==== Entries provided ====

==> src/rtl/acc_alu_pkg.sv <==
package acc_alu_pkg;

    typedef enum logic [3:0] {
        OP_NOP  = 4'd0,
        OP_CMP  = 4'd1,
        OP_INC  = 4'd2,
        OP_DEC  = 4'd3,
        OP_ADDW = 4'd4,
        OP_SUBW = 4'd5,
        OP_CMPW = 4'd6,
        OP_INCW = 4'd7,
        OP_DECW = 4'd8,
        OP_ROR  = 4'd9,
        OP_ROL  = 4'd10,
        OP_RORC = 4'd11,
        OP_ROLC = 4'd12,
        OP_SETC = 4'd13,
        OP_CLRC = 4'd14,
        OP_NOTC = 4'd15
    } alu_op_e;

    // flag vector layout, most significant first
    typedef struct packed {
        logic z;
        logic ac;
        logic cy;
    } flags_t;

    localparam int NFLAG = 3;

endpackage

==> src/rtl/acc_alu_addsub.sv <==
// Adder/subtractor with carry (or borrow) out and half carry at bit HC.
module acc_alu_addsub #(
    parameter int W  = 8,
    parameter int HC = 4
) (
    input  logic [W-1:0] a_i,
    input  logic [W-1:0] b_i,
    input  logic         sub_i,
    output logic [W-1:0] sum_o,
    output logic         cout_o,
    output logic         hc_o
);
    logic [W-1:0] bx;
    logic [W:0]   full;

    always_comb begin
        bx     = sub_i ? ~b_i : b_i;
        full   = {1'b0, a_i} + {1'b0, bx} + {{W{1'b0}}, sub_i};
        sum_o  = full[W-1:0];
        // carry out inverted on subtract gives the borrow
        cout_o = full[W] ^ sub_i;
        // carry into bit HC recovered from the sum bit
        hc_o   = sum_o[HC] ^ a_i[HC] ^ bx[HC] ^ sub_i;
    end
endmodule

====

#### Your goal:
Copy the lines of the data above exactly as written, beginning with the line containing "typedef struct packed" and ending with the line containing "output logic [W-1:0]", and leave out all other lines.

#### Response to this exercise:
    typedef struct packed {
        logic z;
        logic ac;
        logic cy;
    } flags_t;

    localparam int NFLAG = 3;

endpackage

==> src/rtl/acc_alu_addsub.sv <==
// Adder/subtractor with carry (or borrow) out and half carry at bit HC.
module acc_alu_addsub #(
    parameter int W  = 8,
    parameter int HC = 4
) (
    input  logic [W-1:0] a_i,
    input  logic [W-1:0] b_i,
    input  logic         sub_i,
    output logic [W-1:0] sum_o,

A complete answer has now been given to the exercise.